外貨が不足すれば、外貨を借りなければなりません。

自然、利払い・返済が実質で必要な外貨建て債務を負うことになります。

そして、一層の緊縮財政政策がとられます。

即ち、固定為替相場を維持しなければならない国は、為替市場に政府の政策が制約を受けることになるわけです。

1998年8月当時、ロシア・ルーブルは1ドル6.45ルーブルの為替レートで固定され、ロシア政府は対ドル固定為替相場制の維持を望んでいましたため、ロシア政府のルーブル建て債務は事実上の「ドル建て債務」と化していました。

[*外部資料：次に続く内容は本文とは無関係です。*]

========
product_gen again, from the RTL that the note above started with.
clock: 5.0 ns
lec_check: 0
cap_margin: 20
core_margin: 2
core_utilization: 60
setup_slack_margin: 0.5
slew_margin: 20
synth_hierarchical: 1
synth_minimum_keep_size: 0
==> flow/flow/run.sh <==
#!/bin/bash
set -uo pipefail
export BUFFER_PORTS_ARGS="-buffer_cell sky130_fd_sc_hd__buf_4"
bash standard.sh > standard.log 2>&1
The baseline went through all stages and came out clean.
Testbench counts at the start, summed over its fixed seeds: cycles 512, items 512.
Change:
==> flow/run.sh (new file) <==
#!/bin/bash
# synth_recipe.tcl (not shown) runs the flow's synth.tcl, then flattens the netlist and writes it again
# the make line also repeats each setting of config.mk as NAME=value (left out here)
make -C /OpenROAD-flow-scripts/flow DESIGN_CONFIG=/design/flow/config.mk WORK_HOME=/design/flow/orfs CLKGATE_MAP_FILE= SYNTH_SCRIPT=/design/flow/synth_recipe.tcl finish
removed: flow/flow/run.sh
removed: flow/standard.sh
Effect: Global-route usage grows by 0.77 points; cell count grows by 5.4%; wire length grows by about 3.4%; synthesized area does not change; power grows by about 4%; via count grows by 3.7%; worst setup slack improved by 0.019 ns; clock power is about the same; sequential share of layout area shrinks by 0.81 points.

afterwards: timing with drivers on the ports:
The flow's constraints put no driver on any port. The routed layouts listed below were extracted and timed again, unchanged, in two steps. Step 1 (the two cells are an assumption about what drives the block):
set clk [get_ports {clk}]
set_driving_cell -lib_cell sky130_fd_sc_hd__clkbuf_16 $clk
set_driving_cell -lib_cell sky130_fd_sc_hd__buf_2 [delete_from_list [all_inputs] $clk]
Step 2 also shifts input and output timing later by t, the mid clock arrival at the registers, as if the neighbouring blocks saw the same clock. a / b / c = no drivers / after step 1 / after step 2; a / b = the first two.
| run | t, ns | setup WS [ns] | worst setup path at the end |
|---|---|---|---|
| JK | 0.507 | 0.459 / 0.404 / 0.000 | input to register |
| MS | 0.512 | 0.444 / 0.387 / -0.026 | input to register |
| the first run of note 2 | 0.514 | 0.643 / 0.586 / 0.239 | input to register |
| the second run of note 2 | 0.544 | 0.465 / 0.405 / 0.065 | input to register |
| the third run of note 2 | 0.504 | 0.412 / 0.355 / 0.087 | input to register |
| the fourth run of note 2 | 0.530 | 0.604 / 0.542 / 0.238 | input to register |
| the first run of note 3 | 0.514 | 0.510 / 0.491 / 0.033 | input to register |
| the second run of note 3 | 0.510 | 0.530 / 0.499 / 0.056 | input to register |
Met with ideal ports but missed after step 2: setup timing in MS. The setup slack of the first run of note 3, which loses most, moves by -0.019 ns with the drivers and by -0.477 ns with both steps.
Source: an optimization exercise on an open RTL-to-GDS flow (aim: small area). Production flows keep margins and buffers that such runs may drop.
RTL that was checked went through simulation tests only; none was proved equivalent to the original.
The flow treats the clock pin as an ideal source, which a real chip does not have.
Power and IR drop assume default switching activity.

==> flow/design.v <==
`default_nettype none
module fp16_sum(input wire clk,input wire [15:0] num1,num2,output reg [15:0] out);
	localparam K = 9;
	function automatic [12:0] radd12(input [11:0] a, input [11:0] b, input ci);
		integer k;
		reg c;
		begin
			c = ci;
			for (k = 0; k < 12; k = k + 1) begin
				radd12[k] = a[k] ^ b[k] ^ c;
				c = (a[k] & b[k]) | (c & (a[k] ^ b[k]));
			end
			radd12[12] = c;
		end
	endfunction
	function automatic gt10(input [9:0] a, input [9:0] b);
		integer k;
		reg g;
		begin
			g = 1'b0;
			for (k = 0; k < 10; k = k + 1)
				g = (a[k] & ~b[k]) | (~(a[k] ^ b[k]) & g);
			gt10 = g;
		end
	endfunction
	wire [4:0]  e1   = num1[14:10];
	wire [4:0]  e2   = num2[14:10];
	wire [12:0] a12  = radd12({7'd0, e1}, {7'h7f, ~e2}, 1'b1);    
	wire [12:0] a21  = radd12({7'd0, e2}, {7'h7f, ~e1}, 1'b1);    
	wire        egt  = ~a12[12];                    
	wire        eeq  = e1 == e2;
	wire [4:0]  d    = egt ? a21[4:0] : a12[4:0];
	wire        swap = egt | (eeq & gt10(num2[9:0], num1[9:0]));    
	wire [9:0]  bm   = swap ? num2[9:0] : num1[9:0];
	wire [9:0]  sm   = swap ? num1[9:0] : num2[9:0];
	wire [10:0] sn   = {1'b1, sm} >> d;
	wire        sub  = num1[15] ^ num2[15];
	wire [12:0] lsum = radd12({{(12-K){1'b0}}, bm[K-1:0]}, {{(12-K){1'b0}}, sn[K-1:0] ^ {K{sub}}}, sub);
	reg        r1_sign, r1_sub;
	reg [4:0]  r1_exp;
	reg [9:K]  r1_bm;
	reg [10:K] r1_sn;
	reg [K:0]  r1_lo;        
	always @(posedge clk) begin
		r1_sign <= swap ? num2[15] : num1[15];
		r1_sub  <= sub;
		r1_exp  <= egt ? e2 : e1;
		r1_bm   <= bm[9:K];
		r1_sn   <= sn[10:K];
		r1_lo   <= lsum[K:0];
	end
	wire [12:0] ps  = radd12({{(K+1){1'b0}}, 1'b1, r1_bm}, {{(K+1){1'b0}}, r1_sn ^ {(11-K){r1_sub}}}, r1_lo[K]);
	wire [11:0] pre = {ps[11-K] ^ r1_sub, ps[10-K:0], r1_lo[K-1:0]};
	reg  [3:0]  p;
	integer i;
	always @* begin
		p = 4'd0;
		for (i = 0; i < 12; i = i + 1)
			if (pre[i]) p = i;
	end
	wire [11:0] x  = {pre[11:2], pre[1:0] & {2{~r1_sub}}};
	wire [11:0] xs = x << (4'd11 - p);
	wire        nz = |pre;
	wire [12:0] ee = radd12({7'd0, r1_exp}, {8'd0, p} + 12'hff6, 1'b0);
	wire [4:0]  re = nz ? ee[4:0] : 5'd0;
	wire [9:0]  rm = xs[10:1];
	reg [15:0] s2, s3, s4;
	always @(posedge clk) begin
		s2  <= {r1_sign, re, rm};
		s3  <= s2;
		s4  <= s3;
		out <= s4;
	end
endmodule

そこへ、ロシア・ルーブルに強い下落圧力、即ちルーブルから外貨への交換圧力がかかりました。

外貨準備(ドル)の減少に直面したロシア政府は、必要な外貨を借りることができませんでした。

やむなくロシア政府は変動相場制への移行を選択したのですが、残念ながらロシア政府にはルーブルで支払う意欲がなく、最終的にロシア政府はデフォルトすることになりました。

外貨(ドル)との為替ルート固定を望んだロシア政府は、ルーブルの下落(あるいは暴落)をもたらす金融政策に踏み切れず、デフォルトを政府の意思で選択したのです。

もしも当時のプーチン政権が、ルーブル下落を覚悟で外貨への両替に応じていたなら、ロシア国内は凄まじいインフレに見舞われていたことでしょう。

そうなると、ロシア国内各地で暴動や反政府運動が起きていたかもしれず、プーチン大統領の命そのものも危うかったのかもしれません。

プーチン大統領が、インフレではなくデフォルトを選択した理由がよく解ります。

このように例え自国通貨建て通貨で国債を発行できたとしても、固定為替相場制を維持しようとする政府にはデフォルトする可能性が常につきまといます。

我が日本国は変動為替相場制の採用国ですが、お隣の中国は2005年7月より管理フロート制を採用しており、これもある種の固定為替相場制です。

もしも今、中国政府がガチで変動為替相場制に踏み切ったとしたら、外貨への両替が殺到して人民元は一挙に暴落するのではないでしょうか。

そのとき習近平政権は、インフレとデフォルトのどちらを選択するのでしょうか。